Banga ainda frisou que a sua prisão feita pela Polícia Federal, durante Operação Rapina V, comanda pelo delegado federal Pedro Meireles, no dia 19 de março de 2010, teria sido uma espécie de “armação” elaborada pela rede de agiotas, interessada em cobrar uma dívida de R$ 200 mil feita pelo prefeito cassado, Leocádio Olímpio Rodrigues (PDT), com a quadrilha de agiotas durante o período da campanha eleitoral de 2008.
O secretário de Segurança Pública, Aluísio Mendes, relatou que Banga deveria ser ouvido, hoje, justamente para prestar esclarecimentos à comissão de delegados da Polícia Civil sobre as declarações que foram feitas durante a entrevista que concedeu, no último dia 3, para a rádio Mirante AM local. Ele já foi intimado e deve comparecer a Seic.
Ainda, no dia 6 de agosto, ocorreu uma reunião na sede da Secretaria de Segurança Pública, localizada na Vila Palmeira, onde os delegados, que investigam os crimes de agiotagem no estado e a morte do jornalista Décio Sá, estiveram reunidos. Um dos pontos da pauta da reunião, comandada pelo subdelegado da Polícia Civil Marcos Afonso, foi para avaliar as declarações feitas por Banga.

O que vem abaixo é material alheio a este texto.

[src/rtl/conv_sched_pkg.sv]
// Shared types and constants for the conv channel scheduler.
package conv_sched_pkg;

  // Scheduler states; the encoding is also exposed on the debug port.
  typedef enum logic [2:0] {
    IDLE  = 3'd0,
    ARM   = 3'd1,
    START = 3'd2,
    RUN   = 3'd3,
    NEXT  = 3'd4,
    ERROR = 3'd5
  } state_t;

  // Error codes reported on err_code while in ERROR.
  localparam logic [1:0] ERR_NONE    = 2'b00;
  localparam logic [1:0] ERR_TIMEOUT = 2'b01;
  localparam logic [1:0] ERR_COLS    = 2'b10;
  localparam logic [1:0] ERR_CREDIT  = 2'b11;

  // Output columns produced per kernel by a valid-only convolution.
  function automatic int cols_per_ch(input int image_size, input int kernel_size);
    return image_size - kernel_size + 1;
  endfunction

  // Index width that never collapses to zero bits for single-entry ranges.
  function automatic int index_width(input int n);
    return (n > 1) ? $clog2(n) : 1;
  endfunction

endpackage

[src/rtl/conv_channel_scheduler_if.sv]
// Engine-side and tag-side signals of the conv channel scheduler.
//
// Handshake semantics: engine_start is a single-cycle command pulse.
// engine_col_valid and tag_valid are pure valid qualifiers with no ready:
// a column is transferred in every cycle its valid is high, and the sink
// can never stall it. Downstream back-pressure is handled upstream of the
// engine by credits, so the scheduler only starts a kernel once enough
// column-buffer slots are reserved. engine_done is a single-cycle pulse
// that may coincide with the last column's valid.
interface conv_channel_scheduler_if #(
  parameter int CH_W  = 3,
  parameter int COL_W = 5
);
  logic             engine_start;
  logic [CH_W-1:0]  engine_kernel_sel;
  logic             engine_col_valid;
  logic             engine_done;
  logic             tag_valid;
  logic [CH_W-1:0]  tag_channel;
  logic [COL_W-1:0] tag_col;

  // Scheduler side.
  modport master (
    output engine_start, engine_kernel_sel, tag_valid, tag_channel, tag_col,
    input  engine_col_valid, engine_done
  );

  // Engine and feature-map writer side.
  modport slave (
    input  engine_start, engine_kernel_sel, tag_valid, tag_channel, tag_col,
    output engine_col_valid, engine_done
  );
endinterface

[src/rtl/conv_credit_counter.sv]
// Saturating credit counter: one reservation of RESERVE slots per kernel,
// one slot returned per credit pulse, with a return-overflow flag.
module conv_credit_counter #(
  parameter  int CREDIT_MAX = 48,
  parameter  int RESERVE    = 24,
  localparam int W          = $clog2(CREDIT_MAX + 1)
) (
  input  logic         clk,
  input  logic         rst,
  input  logic         reserve,
  input  logic         ret,
  output logic [W-1:0] count,
  output logic         overflow
);

  localparam logic [W:0] RES_V = (W + 1)'(RESERVE);
  localparam logic [W:0] MAX_V = (W + 1)'(CREDIT_MAX);

  logic [W:0] sum;

  // A return arriving while the counter is already full is dropped and
  // reported; a return coinciding with a reservation always fits.
  assign overflow = ret && !reserve && (count == MAX_V[W-1:0]);

  // Net effect of this cycle's return and reservation, clamped to range.
  always_comb begin
    sum = {1'b0, count} + {{W{1'b0}}, ret};
    if (reserve) begin
      sum = (sum >= RES_V) ? (sum - RES_V) : '0;
    end
    if (sum > MAX_V) begin
      sum = MAX_V;
    end
  end

  // Credit register; reset restores the full downstream buffer.
  always_ff @(posedge clk or posedge rst) begin
    if (rst) begin
      count <= MAX_V[W-1:0];
    end else begin
      count <= sum[W-1:0];
    end
  end

endmodule

[src/rtl/conv_channel_scheduler.sv]
// Runs the column-parallel conv engine once per output channel, tags each
// produced column with channel/column numbers, gates kernel starts on
// downstream credits and traps a hung or misbehaving engine.
module conv_channel_scheduler
  import conv_sched_pkg::*;
#(
  parameter  int NUM_CHANNELS   = 6,
  parameter  int IMAGE_SIZE     = 28,
  parameter  int KERNEL_SIZE    = 5,
  parameter  int CREDIT_MAX     = 48,
  parameter  int TIMEOUT_CYCLES = 4096,
  localparam int CFG_W          = $clog2(NUM_CHANNELS + 1),
  localparam int CRED_W         = $clog2(CREDIT_MAX + 1)
) (
  input  logic                      clk,
  input  logic                      rst,
  input  logic                      layer_start,
  input  logic [CFG_W-1:0]          num_channels_cfg,
  input  logic                      abort,
  input  logic                      credit_return,
  conv_channel_scheduler_if.master  sif,
  output logic                      busy,
  output logic                      layer_done,
  output logic                      error,
  output logic [1:0]                err_code,
  output state_t                    dbg_state,
  output logic [CRED_W-1:0]         dbg_credits
);

  localparam int CH_W  = index_width(NUM_CHANNELS);
  localparam int COL_W = index_width(IMAGE_SIZE);
  localparam int WD_W  = $clog2(TIMEOUT_CYCLES + 1);
  localparam int COLS  = cols_per_ch(IMAGE_SIZE, KERNEL_SIZE);

  localparam logic [COL_W:0]  COLS_V   = (COL_W + 1)'(COLS);
  localparam logic [WD_W-1:0] WD_LAST  = WD_W'(TIMEOUT_CYCLES - 1);
  localparam logic [CRED_W-1:0] COLS_C = CRED_W'(COLS);

  state_t           state_q, state_d;
  logic [CH_W-1:0]  ch_q, ch_d;
  logic [CH_W-1:0]  ch_last_q, ch_last_d;
  logic [COL_W-1:0] col_cnt_q, col_cnt_d;
  logic [WD_W-1:0]  wd_q, wd_d;
  logic [1:0]       err_code_q, err_code_d;

  logic             reserve;
  logic             overflow;
  logic [CRED_W-1:0] credits;
  logic [CH_W-1:0]  cfg_last;
  logic [COL_W:0]   cols_seen;
  logic             col_full;
  logic             last_ch;

  conv_credit_counter #(
    .CREDIT_MAX (CREDIT_MAX),
    .RESERVE    (COLS)
  ) u_credits (
    .clk      (clk),
    .rst      (rst),
    .reserve  (reserve),
    .ret      (credit_return),
    .count    (credits),
    .overflow (overflow)
  );

  // Last channel index for the requested count: 0 means one channel,
  // anything above NUM_CHANNELS is clamped.
  always_comb begin
    if (num_channels_cfg == '0) begin
      cfg_last = '0;
    end else if (int'(num_channels_cfg) > NUM_CHANNELS) begin
      cfg_last = CH_W'(NUM_CHANNELS - 1);
    end else begin
      cfg_last = CH_W'(num_channels_cfg - 1'b1);
    end
  end

  // Column bookkeeping helpers; cols_seen counts a same-cycle valid.
  assign cols_seen = {1'b0, col_cnt_q} + {{COL_W{1'b0}}, sif.engine_col_valid};
  assign col_full  = ({1'b0, col_cnt_q} == COLS_V);
  assign last_ch   = (ch_q == ch_last_q);

  // Next-state logic; credit overflow and then abort override the FSM.
  always_comb begin
    state_d    = state_q;
    ch_d       = ch_q;
    ch_last_d  = ch_last_q;
    col_cnt_d  = col_cnt_q;
    wd_d       = wd_q;
    err_code_d = err_code_q;
    reserve    = 1'b0;
    case (state_q)
      IDLE: begin
        if (layer_start) begin
          ch_last_d = cfg_last;
          ch_d      = '0;
          state_d   = ARM;
        end
      end
      ARM: begin
        if (credits >= COLS_C) begin
          state_d = START;
        end
      end
      START: begin
        reserve   = 1'b1;
        col_cnt_d = '0;
        wd_d      = '0;
        state_d   = RUN;
      end
      RUN: begin
        wd_d = wd_q + 1'b1;
        if (sif.engine_col_valid) begin
          col_cnt_d = col_cnt_q + 1'b1;
        end
        if (sif.engine_col_valid && col_full) begin
          state_d    = ERROR;
          err_code_d = ERR_COLS;
        end else if (sif.engine_done) begin
          if (cols_seen != COLS_V) begin
            state_d    = ERROR;
            err_code_d = ERR_COLS;
          end else begin
            state_d = NEXT;
          end
        end else if (wd_q == WD_LAST) begin
          state_d    = ERROR;
          err_code_d = ERR_TIMEOUT;
        end
      end
      NEXT: begin
        if (last_ch) begin
          state_d = IDLE;
        end else begin
          ch_d    = ch_q + 1'b1;
          state_d = ARM;
        end
      end
      ERROR: begin
        if (layer_start) begin
          err_code_d = ERR_NONE;
          ch_last_d  = cfg_last;
          ch_d       = '0;
          state_d    = ARM;
        end
      end
      default: begin
        state_d = IDLE;
      end
    endcase
    if (overflow) begin
      state_d    = ERROR;
      err_code_d = ERR_CREDIT;
    end
    if (abort) begin
      state_d    = IDLE;
      err_code_d = ERR_NONE;
    end
  end

  // State and counter registers.
  always_ff @(posedge clk or posedge rst) begin
    if (rst) begin
      state_q    <= IDLE;
      ch_q       <= '0;
      ch_last_q  <= '0;
      col_cnt_q  <= '0;
      wd_q       <= '0;
      err_code_q <= ERR_NONE;
    end else begin
      state_q    <= state_d;
      ch_q       <= ch_d;
      ch_last_q  <= ch_last_d;
      col_cnt_q  <= col_cnt_d;
      wd_q       <= wd_d;
      err_code_q <= err_code_d;
    end
  end

  // Outputs are decoded from registered state; only tag_valid and
  // layer_done look at same-cycle inputs.
  assign sif.engine_start      = (state_q == START);
  assign sif.engine_kernel_sel = ch_q;
  assign sif.tag_valid         = (state_q == RUN) && sif.engine_col_valid;
  assign sif.tag_channel       = ch_q;
  assign sif.tag_col           = col_cnt_q;

  assign busy        = (state_q != IDLE) && (state_q != ERROR);
  assign layer_done  = (state_q == NEXT) && last_ch && !abort && !overflow;
  assign error       = (state_q == ERROR);
  assign err_code    = err_code_q;
  assign dbg_state   = state_q;
  assign dbg_credits = credits;

endmodule

[src/flat_wrapper.sv]
// flat-port wrapper written by rule: the top's interface ports become plain ports
module conv_channel_scheduler_flat import conv_sched_pkg::*;
#(
  parameter  int NUM_CHANNELS   = 6,
  parameter  int IMAGE_SIZE     = 28,
  parameter  int KERNEL_SIZE    = 5,
  parameter  int CREDIT_MAX     = 48,
  parameter  int TIMEOUT_CYCLES = 4096,
  localparam int CFG_W          = $clog2(NUM_CHANNELS + 1),
  localparam int CRED_W         = $clog2(CREDIT_MAX + 1)
)
  (clk, rst, layer_start, num_channels_cfg, abort, credit_return, busy, layer_done, error, err_code, dbg_state, dbg_credits, sif_engine_start, sif_engine_kernel_sel, sif_tag_valid, sif_tag_channel, sif_tag_col, sif_engine_col_valid, sif_engine_done);
  conv_channel_scheduler_if #(.CH_W((3)), .COL_W((5))) sif_i ();
  input  logic clk;
  input  logic rst;
  input  logic layer_start;
  input  logic [CFG_W-1:0] num_channels_cfg;
  input  logic abort;
  input  logic credit_return;
  output logic busy;
  output logic layer_done;
  output logic error;
  output logic [1:0] err_code;
  output state_t dbg_state;
  output logic [CRED_W-1:0] dbg_credits;
  output wire logic [$bits(sif_i.engine_start)-1:0] sif_engine_start;
  output wire logic [$bits(sif_i.engine_kernel_sel)-1:0] sif_engine_kernel_sel;
  output wire logic [$bits(sif_i.tag_valid)-1:0] sif_tag_valid;
  output wire logic [$bits(sif_i.tag_channel)-1:0] sif_tag_channel;
  output wire logic [$bits(sif_i.tag_col)-1:0] sif_tag_col;
  input wire logic [$bits(sif_i.engine_col_valid)-1:0] sif_engine_col_valid;
  input wire logic [$bits(sif_i.engine_done)-1:0] sif_engine_done;
  assign sif_engine_start = sif_i.engine_start;
  assign sif_engine_kernel_sel = sif_i.engine_kernel_sel;
  assign sif_tag_valid = sif_i.tag_valid;
  assign sif_tag_channel = sif_i.tag_channel;
  assign sif_tag_col = sif_i.tag_col;
  assign sif_i.engine_col_valid = sif_engine_col_valid;
  assign sif_i.engine_done = sif_engine_done;
  conv_channel_scheduler #(.NUM_CHANNELS(NUM_CHANNELS), .IMAGE_SIZE(IMAGE_SIZE), .KERNEL_SIZE(KERNEL_SIZE), .CREDIT_MAX(CREDIT_MAX), .TIMEOUT_CYCLES(TIMEOUT_CYCLES)) u_core (.clk(clk), .rst(rst), .layer_start(layer_start), .num_channels_cfg(num_channels_cfg), .abort(abort), .credit_return(credit_return), .sif(sif_i), .busy(busy), .layer_done(layer_done), .error(error), .err_code(err_code), .dbg_state(dbg_state), .dbg_credits(dbg_credits));
endmodule
[config.mk]
export PLATFORM = sky130hd
export DESIGN_NAME = conv_channel_scheduler_flat
export DESIGN_NICKNAME = d
export VERILOG_FILES = /design/src/rtl/conv_sched_pkg.sv /design/src/rtl/conv_channel_scheduler_if.sv /design/src/rtl/conv_credit_counter.sv /design/src/rtl/conv_channel_scheduler.sv /design/src/flat_wrapper.sv
export SDC_FILE = /design/constraint.sdc
export NUM_CORES = 1
export LEC_CHECK = 0
export ABC_AREA = 1
export BUFFER_PORTS_ARGS = -buffer_cell sky130_fd_sc_hd__buf_2
export CORE_ASPECT_RATIO = 0.9
export CORE_MARGIN = 8
export CORE_UTILIZATION = 25
export CTS_CLUSTER_DIAMETER = 60
export CTS_CLUSTER_SIZE = 8
export DETAILED_ROUTE_END_ITERATION = 8
export SLEW_MARGIN = 20
export SYNTH_ARGS = -nofsm -noshare
export SYNTH_HDL_FRONTEND = slang
export SYNTH_SLANG_ARGS = --single-unit
[constraint.sdc]
create_clock -name clk -period 4.9 [get_ports clk]
set_input_delay 0.98 -clock clk [delete_from_list [all_inputs] [get_ports clk]]
set_output_delay 0.98 -clock clk [all_outputs]
set_load 0.005 [all_outputs]
Word-level counts from Yosys, hierarchy flattened. Cells that the tools add are included.

Bits in registers: 35. Input bits: 10. Output and inout port bits: 27.

Add/sub/neg operators: 7. Magnitude comparators: 4. Eq/ne operators: 19. Mux-type cells: 30. Reductions and logical operators: 23.

Operators by type and width (number): $mux W3 (11); $pmux W13 S2 (1); $pmux W3 S5 (1); $mux W2 (7); $mux W7 (2); $add A13 B1 Y13 const B (1); $eq A13 B12 Y1 const B (1); $ne A6 B3 Y1 const B (2); $pmux W5 S2 (1); $logic_and A1 B1 Y1 (8); $add A6 B1 Y7 (1); $ge A7 B5 Y1 const B (1); $gt A7 B6 Y1 const B (1); $sub A7 B5 Y7 const B (1); $add A5 B1 Y6 (1); $eq A3 B2 Y1 const B (2); $eq A3 B3 Y1 const B (2); $eq A6 B6 Y1 const B (1); $ge A6 B5 Y1 const B (1); $logic_not A3 Y1 (2); $mux W6 (1); $ne A6 B5 Y1 const B (1); $pmux W3 S2 (1); $reduce_and A3 Y1 (2); other kinds (23) (30).

Depth between registers and ports, before layout.
Depth after elaboration: 8. Mapped depth: 18.

By module. From an unflattened synthesis, not the netlist that was laid out.

Cell total of the unflattened synthesis: 335. Area, all modules: 2408.6 µm².

Modules (own cells, without submodules): conv_channel_scheduler (instances 1, cells each 248, area each 1839.3 µm², sequential area each 725.7 µm²); conv_credit_counter (instances 1, cells each 87, area each 569.3 µm², sequential area each 152.6 µm²).

Worst setup path before layout. No wires, ideal clock.

Kind: input-to-reg. From: in credit_return. To: reg u_core.u_credits.count[0]. Library setup time: 0.072 ns. Data arrival time: 2.545 ns. Data required time: 4.828 ns. Setup slack: 2.283 ns. Cell stages on the path: 16. Buffers on the path: 0. Cell sequence: ha_1 ha_1 nand3_1 inv_1 nand2_1 nand2_1 ha_1 inv_1 nand2_1 nor2_4 nand3_2 nand2_1 inv_1 nand3_2 nand2_1 nor2_1.

Word-level cells in the longest chain between the ends: 6. Elaborated cells on any way between the ends: 7. Those cells by class: add/sub: 2; order compare: 2; mux: 3.

Ends and longest elaborated chain: start: declaration (RTL line flat_wrapper.sv:19) `input logic credit_return;`; $add A6 B1 Y7 * (RTL line conv_credit_counter.sv:27) `sum = {1'b0, count} + {{W{1'b0}}, ret};`; $sub A7 B5 Y7 or $ge A7 B5 Y1 (tied branches) (RTL line conv_credit_counter.sv:29) `sum = (sum >= RES_V) ? (sum - RES_V) : '0;`; $mux W7 (RTL line conv_credit_counter.sv:29); $mux W7 * (RTL line conv_credit_counter.sv:28) `if (reserve) begin`; $gt A7 B6 Y1 (RTL line conv_credit_counter.sv:31) `if (sum > MAX_V) begin`; $mux W6 * (RTL line conv_credit_counter.sv:31); net u_core.u_credits.sum[0] (RTL line conv_credit_counter.sv:19) `logic [W:0] sum;`; end signal: assignment (RTL line conv_credit_counter.sv:39) `count <= MAX_V[W-1:0];`; end signal: assignment (RTL line conv_credit_counter.sv:41) `count <= sum[W-1:0];`; end: declaration (RTL line conv_credit_counter.sv:12) `output logic [W-1:0] count,`.

The timed path passes the listed nets; every way through them passes the cells marked *. A chain may end at the register's enable or synchronous reset.

Worst setup path in the final report.
From: reg u_core.state_q[1], in the netlist u_core.dbg_state[1]. To: out layer_done.

Word-level cells in the longest chain between the ends: 7. Elaborated cells on any way between the ends: 10. Those cells by class: eq/ne: 2; mux: 1; reduce/logical: 7.

Ends and longest elaborated chain: start: declaration (RTL line conv_channel_scheduler.sv:39) `state_t state_q, state_d;`; start signal: assignment (RTL line conv_channel_scheduler.sv:171) `state_q <= state_d;`; $eq A3 B2 Y1 (RTL line conv_channel_scheduler.sv:92) `case (state_q)`; $mux W1 (RTL line conv_channel_scheduler.sv:92); $logic_not A1 Y1 (RTL line conv_credit_counter.sv:23) `assign overflow = ret && !reserve && (count == MAX_V[W-1:0]);`; $logic_and A1 B1 Y1 (2 in a row) (RTL line conv_credit_counter.sv:23); $logic_not A1 Y1 (RTL line conv_channel_scheduler.sv:189) `assign layer_done = (state_q == NEXT) && last_ch && !abort && !overflow;`; $logic_and A1 B1 Y1 * (RTL line conv_channel_scheduler.sv:189); end: declaration (RTL line flat_wrapper.sv:21) `output logic layer_done;`.

Every way passes the cells marked *; elsewhere a longest branch is shown, timed or not.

De acordo a comissão de delegados, Banga, no decorrer da sua entrevista, frisou claramente que o advogado do Hermínio Filho, presidente da Câmara Municipal de Serrano do Maranhão, na época, é Ronaldo Ribeiro, o mesmo que advoga, hoje, para Gláucio Alencar. E ainda o candidato por Hermínio Filho é o deputado estadual, Raimundo Cutrim (PSD).